*** Dataset records Section Begins ***

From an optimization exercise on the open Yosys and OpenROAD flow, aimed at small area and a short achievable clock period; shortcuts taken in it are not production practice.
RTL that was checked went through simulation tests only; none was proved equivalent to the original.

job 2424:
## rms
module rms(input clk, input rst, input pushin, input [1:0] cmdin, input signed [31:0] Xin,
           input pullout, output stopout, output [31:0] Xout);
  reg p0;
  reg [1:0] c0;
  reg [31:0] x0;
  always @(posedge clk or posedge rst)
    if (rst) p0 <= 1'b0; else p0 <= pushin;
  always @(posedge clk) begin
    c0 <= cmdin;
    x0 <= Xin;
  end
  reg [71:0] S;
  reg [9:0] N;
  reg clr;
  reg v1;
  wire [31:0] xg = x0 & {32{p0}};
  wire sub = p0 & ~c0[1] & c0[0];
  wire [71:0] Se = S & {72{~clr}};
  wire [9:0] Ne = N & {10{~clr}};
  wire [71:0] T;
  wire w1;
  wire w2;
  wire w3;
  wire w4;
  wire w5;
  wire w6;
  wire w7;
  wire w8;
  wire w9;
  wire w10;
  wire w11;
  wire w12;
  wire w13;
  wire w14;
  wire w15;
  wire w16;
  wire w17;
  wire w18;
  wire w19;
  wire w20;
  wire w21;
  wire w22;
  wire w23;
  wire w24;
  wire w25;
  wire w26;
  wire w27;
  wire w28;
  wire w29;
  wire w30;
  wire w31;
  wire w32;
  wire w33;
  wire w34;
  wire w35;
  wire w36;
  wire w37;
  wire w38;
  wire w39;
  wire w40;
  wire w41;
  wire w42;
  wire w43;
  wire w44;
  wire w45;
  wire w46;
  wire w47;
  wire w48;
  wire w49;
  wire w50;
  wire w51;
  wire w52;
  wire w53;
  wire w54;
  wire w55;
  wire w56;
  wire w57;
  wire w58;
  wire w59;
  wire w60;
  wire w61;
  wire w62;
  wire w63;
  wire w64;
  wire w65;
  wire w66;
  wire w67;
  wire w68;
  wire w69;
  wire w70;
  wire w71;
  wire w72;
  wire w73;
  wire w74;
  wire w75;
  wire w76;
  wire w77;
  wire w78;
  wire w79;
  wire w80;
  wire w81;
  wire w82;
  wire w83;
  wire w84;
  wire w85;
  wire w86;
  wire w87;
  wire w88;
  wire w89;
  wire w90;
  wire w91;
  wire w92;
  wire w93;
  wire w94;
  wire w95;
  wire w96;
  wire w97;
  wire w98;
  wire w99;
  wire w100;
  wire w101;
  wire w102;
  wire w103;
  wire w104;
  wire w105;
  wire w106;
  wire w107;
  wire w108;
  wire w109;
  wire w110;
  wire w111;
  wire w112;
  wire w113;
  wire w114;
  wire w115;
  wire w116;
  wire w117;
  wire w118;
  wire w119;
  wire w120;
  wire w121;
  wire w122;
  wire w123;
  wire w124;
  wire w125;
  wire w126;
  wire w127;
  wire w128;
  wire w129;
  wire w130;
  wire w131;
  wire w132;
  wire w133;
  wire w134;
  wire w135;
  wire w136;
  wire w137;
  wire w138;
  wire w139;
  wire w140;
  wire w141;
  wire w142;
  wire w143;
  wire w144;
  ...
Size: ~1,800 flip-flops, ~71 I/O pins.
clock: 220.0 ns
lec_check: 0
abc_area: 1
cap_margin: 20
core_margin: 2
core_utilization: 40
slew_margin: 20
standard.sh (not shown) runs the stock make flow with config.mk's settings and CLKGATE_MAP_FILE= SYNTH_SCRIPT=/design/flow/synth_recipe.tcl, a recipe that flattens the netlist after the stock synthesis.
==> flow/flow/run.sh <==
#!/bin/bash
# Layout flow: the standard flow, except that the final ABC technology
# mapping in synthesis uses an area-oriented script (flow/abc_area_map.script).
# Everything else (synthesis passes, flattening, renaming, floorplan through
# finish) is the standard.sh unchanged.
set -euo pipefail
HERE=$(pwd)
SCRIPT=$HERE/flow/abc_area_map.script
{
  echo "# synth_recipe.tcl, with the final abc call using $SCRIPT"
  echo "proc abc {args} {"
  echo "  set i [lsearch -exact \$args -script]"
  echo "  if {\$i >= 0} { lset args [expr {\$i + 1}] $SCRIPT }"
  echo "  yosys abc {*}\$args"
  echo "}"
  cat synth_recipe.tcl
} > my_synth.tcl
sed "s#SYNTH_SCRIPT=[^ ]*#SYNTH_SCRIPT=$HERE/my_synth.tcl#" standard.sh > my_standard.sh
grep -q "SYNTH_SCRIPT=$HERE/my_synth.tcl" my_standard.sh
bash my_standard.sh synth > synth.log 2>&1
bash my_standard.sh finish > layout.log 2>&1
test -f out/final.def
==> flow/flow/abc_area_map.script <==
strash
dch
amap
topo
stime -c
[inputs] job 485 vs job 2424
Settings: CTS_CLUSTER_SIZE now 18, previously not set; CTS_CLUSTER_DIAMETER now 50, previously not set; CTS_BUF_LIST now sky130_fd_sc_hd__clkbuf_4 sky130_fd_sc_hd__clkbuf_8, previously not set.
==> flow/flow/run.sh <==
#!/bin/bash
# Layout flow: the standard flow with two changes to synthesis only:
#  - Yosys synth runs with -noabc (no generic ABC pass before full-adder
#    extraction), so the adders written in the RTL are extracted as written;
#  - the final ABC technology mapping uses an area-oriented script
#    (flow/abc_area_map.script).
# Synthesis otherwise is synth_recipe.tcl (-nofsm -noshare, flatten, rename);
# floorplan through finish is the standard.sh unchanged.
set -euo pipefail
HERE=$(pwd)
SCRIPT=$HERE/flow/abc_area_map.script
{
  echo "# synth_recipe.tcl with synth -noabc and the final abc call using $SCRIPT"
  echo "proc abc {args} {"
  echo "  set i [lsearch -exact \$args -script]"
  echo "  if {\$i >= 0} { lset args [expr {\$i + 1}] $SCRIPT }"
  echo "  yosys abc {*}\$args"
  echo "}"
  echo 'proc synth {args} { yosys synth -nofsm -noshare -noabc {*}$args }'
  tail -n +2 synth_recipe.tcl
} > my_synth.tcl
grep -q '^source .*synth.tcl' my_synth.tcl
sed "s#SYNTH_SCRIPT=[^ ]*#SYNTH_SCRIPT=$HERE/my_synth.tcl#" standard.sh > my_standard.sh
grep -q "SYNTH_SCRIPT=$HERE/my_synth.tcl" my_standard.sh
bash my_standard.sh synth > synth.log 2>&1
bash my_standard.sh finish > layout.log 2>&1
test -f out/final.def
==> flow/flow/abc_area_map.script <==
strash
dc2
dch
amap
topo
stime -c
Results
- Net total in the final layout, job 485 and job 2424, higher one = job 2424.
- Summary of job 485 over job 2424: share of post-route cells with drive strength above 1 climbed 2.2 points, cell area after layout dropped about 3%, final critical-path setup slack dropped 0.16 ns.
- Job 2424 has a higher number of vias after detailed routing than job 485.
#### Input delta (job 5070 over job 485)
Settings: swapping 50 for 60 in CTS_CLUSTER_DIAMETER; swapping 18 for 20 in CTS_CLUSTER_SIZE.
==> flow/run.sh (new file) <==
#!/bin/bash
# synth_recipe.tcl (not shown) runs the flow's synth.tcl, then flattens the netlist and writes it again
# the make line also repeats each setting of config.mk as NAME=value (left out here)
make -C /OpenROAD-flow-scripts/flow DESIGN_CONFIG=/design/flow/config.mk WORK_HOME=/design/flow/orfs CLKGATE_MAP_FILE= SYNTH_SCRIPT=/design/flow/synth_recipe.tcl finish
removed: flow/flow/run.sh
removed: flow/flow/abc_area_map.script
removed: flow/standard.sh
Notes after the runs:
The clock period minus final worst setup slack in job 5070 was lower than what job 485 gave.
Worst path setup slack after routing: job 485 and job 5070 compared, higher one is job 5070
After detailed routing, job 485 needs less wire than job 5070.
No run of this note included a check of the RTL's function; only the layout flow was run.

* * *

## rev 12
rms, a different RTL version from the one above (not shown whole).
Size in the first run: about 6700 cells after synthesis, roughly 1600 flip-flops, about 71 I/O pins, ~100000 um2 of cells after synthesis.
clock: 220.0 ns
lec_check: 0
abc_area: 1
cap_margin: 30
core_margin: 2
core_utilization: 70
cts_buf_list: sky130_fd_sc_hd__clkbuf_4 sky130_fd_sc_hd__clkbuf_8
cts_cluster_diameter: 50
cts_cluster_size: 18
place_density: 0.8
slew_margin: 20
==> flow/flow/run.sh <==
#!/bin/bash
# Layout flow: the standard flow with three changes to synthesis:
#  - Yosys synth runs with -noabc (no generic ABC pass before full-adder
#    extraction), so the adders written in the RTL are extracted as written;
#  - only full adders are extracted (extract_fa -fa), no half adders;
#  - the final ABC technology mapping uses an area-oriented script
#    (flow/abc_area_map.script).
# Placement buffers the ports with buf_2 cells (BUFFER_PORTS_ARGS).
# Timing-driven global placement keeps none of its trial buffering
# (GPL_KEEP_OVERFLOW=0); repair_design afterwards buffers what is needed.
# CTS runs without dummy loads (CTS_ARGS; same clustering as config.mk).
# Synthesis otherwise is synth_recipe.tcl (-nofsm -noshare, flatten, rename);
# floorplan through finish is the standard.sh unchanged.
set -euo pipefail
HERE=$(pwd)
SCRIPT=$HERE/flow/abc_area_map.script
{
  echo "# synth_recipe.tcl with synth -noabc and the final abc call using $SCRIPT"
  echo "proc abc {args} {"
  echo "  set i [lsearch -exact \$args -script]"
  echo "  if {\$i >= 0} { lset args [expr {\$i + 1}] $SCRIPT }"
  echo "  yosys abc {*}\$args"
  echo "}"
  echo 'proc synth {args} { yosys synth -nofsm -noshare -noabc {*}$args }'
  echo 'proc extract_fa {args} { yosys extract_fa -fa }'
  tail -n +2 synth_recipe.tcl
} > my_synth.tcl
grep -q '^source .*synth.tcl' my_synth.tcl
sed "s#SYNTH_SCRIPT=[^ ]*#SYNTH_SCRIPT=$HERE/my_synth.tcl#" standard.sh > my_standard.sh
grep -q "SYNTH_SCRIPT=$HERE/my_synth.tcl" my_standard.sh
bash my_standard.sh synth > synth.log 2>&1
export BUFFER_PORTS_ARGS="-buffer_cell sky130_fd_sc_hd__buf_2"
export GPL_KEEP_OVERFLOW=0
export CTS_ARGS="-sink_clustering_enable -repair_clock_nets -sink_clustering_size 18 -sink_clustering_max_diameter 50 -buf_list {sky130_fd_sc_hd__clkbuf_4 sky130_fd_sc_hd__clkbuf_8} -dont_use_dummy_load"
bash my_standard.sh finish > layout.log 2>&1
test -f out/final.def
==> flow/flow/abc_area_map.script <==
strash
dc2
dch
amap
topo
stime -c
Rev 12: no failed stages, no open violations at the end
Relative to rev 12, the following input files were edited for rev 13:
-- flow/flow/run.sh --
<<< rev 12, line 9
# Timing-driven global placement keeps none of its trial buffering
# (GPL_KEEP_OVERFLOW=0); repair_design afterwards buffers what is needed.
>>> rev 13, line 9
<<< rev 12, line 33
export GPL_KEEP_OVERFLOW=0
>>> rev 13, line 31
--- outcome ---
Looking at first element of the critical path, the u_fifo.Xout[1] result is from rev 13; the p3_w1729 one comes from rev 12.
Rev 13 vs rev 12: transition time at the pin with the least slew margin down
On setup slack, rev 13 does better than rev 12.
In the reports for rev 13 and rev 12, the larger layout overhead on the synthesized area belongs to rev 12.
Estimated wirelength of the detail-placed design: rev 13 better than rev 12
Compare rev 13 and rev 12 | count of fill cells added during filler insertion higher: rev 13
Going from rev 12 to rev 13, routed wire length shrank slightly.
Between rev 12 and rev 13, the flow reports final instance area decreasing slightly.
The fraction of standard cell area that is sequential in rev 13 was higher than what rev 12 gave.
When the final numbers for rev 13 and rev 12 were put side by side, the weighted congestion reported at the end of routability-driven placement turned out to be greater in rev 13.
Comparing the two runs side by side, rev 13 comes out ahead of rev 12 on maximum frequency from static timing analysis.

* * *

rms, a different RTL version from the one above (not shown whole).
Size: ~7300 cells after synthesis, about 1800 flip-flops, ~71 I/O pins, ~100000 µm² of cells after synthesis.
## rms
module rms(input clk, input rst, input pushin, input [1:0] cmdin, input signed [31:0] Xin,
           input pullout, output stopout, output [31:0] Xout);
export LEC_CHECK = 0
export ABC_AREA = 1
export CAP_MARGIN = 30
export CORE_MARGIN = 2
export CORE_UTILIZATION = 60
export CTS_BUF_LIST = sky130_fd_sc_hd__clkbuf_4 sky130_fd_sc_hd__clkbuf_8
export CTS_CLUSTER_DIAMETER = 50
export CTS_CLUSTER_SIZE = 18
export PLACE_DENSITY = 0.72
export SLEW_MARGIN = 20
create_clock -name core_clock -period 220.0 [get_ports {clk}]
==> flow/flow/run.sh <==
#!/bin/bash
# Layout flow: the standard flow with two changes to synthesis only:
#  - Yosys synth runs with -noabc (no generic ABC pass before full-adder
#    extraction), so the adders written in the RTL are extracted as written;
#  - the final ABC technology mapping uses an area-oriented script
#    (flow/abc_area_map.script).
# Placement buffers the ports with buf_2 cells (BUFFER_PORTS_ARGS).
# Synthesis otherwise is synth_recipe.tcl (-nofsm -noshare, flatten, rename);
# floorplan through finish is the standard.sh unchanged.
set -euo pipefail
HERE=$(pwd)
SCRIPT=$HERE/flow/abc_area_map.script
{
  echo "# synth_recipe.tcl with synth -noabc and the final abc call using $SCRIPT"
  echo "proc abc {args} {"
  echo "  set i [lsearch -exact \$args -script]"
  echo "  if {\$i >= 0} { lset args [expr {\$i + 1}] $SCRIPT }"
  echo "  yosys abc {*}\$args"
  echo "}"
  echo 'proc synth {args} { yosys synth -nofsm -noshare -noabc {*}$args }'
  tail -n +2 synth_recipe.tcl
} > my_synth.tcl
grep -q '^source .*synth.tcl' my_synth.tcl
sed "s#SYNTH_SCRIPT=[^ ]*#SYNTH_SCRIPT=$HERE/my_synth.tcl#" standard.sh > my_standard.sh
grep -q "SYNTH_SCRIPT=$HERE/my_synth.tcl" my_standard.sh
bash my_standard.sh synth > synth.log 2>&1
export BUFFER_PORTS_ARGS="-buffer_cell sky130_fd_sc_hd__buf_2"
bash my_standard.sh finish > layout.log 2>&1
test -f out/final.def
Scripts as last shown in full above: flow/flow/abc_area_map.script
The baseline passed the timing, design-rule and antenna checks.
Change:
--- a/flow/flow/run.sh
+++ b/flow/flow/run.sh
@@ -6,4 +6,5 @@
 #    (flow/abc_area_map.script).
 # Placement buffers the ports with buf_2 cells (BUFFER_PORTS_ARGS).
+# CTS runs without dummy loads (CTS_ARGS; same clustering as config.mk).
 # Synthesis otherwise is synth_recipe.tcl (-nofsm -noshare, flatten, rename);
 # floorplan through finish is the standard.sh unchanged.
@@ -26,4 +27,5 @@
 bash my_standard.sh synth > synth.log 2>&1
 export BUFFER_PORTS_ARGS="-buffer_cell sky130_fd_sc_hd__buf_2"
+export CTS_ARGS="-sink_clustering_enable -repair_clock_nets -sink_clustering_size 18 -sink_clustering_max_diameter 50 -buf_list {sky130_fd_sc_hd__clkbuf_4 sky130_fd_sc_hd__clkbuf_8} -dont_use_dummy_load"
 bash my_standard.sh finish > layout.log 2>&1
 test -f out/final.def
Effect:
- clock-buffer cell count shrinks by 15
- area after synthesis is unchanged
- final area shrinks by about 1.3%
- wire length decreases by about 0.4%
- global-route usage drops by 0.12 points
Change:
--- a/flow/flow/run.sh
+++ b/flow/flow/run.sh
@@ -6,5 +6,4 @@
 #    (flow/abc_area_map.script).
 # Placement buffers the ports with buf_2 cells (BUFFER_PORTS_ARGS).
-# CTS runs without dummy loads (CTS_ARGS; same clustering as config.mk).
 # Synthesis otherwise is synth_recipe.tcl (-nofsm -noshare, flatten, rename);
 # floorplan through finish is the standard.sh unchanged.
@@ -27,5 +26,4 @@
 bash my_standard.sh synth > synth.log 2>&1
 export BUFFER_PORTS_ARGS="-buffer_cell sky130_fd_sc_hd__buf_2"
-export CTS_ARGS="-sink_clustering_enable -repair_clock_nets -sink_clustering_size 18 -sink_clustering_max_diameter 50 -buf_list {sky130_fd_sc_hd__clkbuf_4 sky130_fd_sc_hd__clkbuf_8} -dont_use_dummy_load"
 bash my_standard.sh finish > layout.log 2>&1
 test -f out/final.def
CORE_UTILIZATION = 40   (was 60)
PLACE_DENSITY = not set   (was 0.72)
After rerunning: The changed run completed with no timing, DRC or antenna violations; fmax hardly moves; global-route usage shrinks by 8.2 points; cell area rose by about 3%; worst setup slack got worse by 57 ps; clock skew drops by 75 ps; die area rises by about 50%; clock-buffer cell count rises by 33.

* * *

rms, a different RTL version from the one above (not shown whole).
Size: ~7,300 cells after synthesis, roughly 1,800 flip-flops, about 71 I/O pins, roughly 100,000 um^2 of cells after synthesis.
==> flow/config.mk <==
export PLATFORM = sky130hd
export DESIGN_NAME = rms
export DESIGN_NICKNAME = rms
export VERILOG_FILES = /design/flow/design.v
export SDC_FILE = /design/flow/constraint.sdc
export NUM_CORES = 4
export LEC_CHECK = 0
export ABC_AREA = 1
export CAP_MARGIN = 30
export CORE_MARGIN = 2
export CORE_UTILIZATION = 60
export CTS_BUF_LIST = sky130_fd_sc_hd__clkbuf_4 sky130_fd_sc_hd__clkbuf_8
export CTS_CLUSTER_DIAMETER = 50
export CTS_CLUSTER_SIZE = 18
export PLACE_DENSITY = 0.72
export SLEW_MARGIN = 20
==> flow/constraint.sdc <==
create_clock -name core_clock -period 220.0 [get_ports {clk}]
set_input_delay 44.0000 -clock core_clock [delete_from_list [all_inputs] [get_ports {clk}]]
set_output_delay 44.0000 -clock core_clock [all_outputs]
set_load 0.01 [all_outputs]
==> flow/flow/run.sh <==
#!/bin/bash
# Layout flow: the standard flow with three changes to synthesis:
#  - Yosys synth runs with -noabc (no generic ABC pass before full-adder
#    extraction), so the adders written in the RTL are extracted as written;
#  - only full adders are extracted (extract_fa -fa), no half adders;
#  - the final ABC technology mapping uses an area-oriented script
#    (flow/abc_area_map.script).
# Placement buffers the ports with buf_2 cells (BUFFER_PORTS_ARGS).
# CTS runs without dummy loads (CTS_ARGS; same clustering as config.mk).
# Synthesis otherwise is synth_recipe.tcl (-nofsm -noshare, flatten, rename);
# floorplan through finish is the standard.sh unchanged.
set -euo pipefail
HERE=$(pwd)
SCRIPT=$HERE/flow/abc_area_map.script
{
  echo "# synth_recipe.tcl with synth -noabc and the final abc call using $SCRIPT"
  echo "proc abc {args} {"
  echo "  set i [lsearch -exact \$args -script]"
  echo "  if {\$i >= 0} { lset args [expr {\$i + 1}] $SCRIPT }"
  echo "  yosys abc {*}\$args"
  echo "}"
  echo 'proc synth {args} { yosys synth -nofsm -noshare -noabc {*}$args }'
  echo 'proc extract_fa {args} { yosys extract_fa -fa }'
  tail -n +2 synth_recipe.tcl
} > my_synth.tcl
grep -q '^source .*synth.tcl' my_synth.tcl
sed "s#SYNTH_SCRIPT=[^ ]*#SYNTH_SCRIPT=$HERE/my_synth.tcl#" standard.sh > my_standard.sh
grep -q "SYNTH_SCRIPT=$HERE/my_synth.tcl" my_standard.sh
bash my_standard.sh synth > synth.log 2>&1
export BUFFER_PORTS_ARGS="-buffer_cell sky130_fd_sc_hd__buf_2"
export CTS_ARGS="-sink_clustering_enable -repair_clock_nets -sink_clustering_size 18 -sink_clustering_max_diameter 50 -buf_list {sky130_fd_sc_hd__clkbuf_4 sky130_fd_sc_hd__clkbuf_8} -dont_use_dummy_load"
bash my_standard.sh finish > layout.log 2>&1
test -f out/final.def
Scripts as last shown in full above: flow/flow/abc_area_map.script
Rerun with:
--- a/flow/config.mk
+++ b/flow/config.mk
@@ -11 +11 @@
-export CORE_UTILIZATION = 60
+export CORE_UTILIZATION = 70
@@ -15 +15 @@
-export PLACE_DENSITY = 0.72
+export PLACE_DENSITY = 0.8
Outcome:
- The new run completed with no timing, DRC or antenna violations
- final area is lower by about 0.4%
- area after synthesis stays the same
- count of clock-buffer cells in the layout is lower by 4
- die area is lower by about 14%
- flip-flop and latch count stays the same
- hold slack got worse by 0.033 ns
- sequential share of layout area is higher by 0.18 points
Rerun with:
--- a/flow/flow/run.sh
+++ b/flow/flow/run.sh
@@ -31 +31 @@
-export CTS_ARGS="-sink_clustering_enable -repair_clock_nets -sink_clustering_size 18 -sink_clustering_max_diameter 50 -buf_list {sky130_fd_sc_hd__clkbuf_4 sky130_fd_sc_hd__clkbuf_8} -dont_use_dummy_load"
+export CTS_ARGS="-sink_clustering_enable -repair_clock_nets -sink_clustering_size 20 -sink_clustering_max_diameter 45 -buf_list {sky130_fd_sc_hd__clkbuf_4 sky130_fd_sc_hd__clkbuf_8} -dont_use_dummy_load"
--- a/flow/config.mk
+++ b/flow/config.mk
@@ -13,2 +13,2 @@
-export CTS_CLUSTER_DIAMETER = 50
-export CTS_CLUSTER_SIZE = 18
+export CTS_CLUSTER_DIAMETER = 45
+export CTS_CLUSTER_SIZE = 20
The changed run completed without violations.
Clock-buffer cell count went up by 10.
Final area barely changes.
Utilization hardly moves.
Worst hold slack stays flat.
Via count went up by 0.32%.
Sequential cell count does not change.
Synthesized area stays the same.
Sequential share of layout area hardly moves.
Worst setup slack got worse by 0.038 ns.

*** Dataset records Section Ends ***
*** Dataset records Section Begins ***

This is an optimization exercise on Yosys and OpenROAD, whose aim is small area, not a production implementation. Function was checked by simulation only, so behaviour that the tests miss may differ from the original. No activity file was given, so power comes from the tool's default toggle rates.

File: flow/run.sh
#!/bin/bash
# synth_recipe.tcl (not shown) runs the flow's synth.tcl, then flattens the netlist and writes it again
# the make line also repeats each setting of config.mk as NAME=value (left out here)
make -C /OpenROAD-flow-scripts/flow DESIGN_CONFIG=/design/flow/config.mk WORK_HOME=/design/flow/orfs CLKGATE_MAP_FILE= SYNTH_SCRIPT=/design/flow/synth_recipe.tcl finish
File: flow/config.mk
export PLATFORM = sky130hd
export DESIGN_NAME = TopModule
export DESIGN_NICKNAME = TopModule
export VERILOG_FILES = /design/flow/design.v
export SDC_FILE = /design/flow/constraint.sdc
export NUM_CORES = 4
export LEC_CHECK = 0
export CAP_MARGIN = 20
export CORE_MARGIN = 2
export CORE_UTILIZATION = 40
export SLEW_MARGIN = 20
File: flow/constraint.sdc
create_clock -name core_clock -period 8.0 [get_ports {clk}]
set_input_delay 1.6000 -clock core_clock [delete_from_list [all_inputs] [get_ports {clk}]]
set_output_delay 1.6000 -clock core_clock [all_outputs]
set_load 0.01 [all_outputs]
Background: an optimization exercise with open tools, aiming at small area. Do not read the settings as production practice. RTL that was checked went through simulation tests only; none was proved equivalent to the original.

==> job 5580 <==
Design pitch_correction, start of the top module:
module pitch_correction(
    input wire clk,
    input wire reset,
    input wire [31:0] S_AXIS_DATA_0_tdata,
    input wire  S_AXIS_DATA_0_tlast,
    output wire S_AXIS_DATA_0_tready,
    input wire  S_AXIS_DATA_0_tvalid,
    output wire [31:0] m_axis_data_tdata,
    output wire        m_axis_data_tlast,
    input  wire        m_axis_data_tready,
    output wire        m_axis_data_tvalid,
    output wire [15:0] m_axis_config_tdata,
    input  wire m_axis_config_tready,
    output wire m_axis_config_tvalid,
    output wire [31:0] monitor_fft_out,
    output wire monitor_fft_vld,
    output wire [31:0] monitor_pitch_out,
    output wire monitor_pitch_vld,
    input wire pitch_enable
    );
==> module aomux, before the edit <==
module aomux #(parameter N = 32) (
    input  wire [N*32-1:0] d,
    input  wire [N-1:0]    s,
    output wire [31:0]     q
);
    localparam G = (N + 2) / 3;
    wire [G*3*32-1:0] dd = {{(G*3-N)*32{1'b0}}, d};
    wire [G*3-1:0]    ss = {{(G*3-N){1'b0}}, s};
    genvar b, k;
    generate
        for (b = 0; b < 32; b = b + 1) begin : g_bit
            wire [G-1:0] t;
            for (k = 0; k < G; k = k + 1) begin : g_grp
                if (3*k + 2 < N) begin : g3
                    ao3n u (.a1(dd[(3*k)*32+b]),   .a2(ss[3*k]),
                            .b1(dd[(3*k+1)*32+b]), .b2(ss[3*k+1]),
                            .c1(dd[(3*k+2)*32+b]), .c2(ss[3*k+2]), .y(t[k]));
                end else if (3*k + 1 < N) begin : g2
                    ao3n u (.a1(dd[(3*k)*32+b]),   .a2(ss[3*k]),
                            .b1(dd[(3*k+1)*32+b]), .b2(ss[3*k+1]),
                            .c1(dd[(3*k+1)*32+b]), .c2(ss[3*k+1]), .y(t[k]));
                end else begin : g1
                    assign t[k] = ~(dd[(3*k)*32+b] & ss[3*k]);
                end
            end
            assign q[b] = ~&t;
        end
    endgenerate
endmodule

*** Dataset records Section Ends ***

_Assignment_:
How many lines of the entries above include the word "setup"? Answer with the number only.

_Result_:
6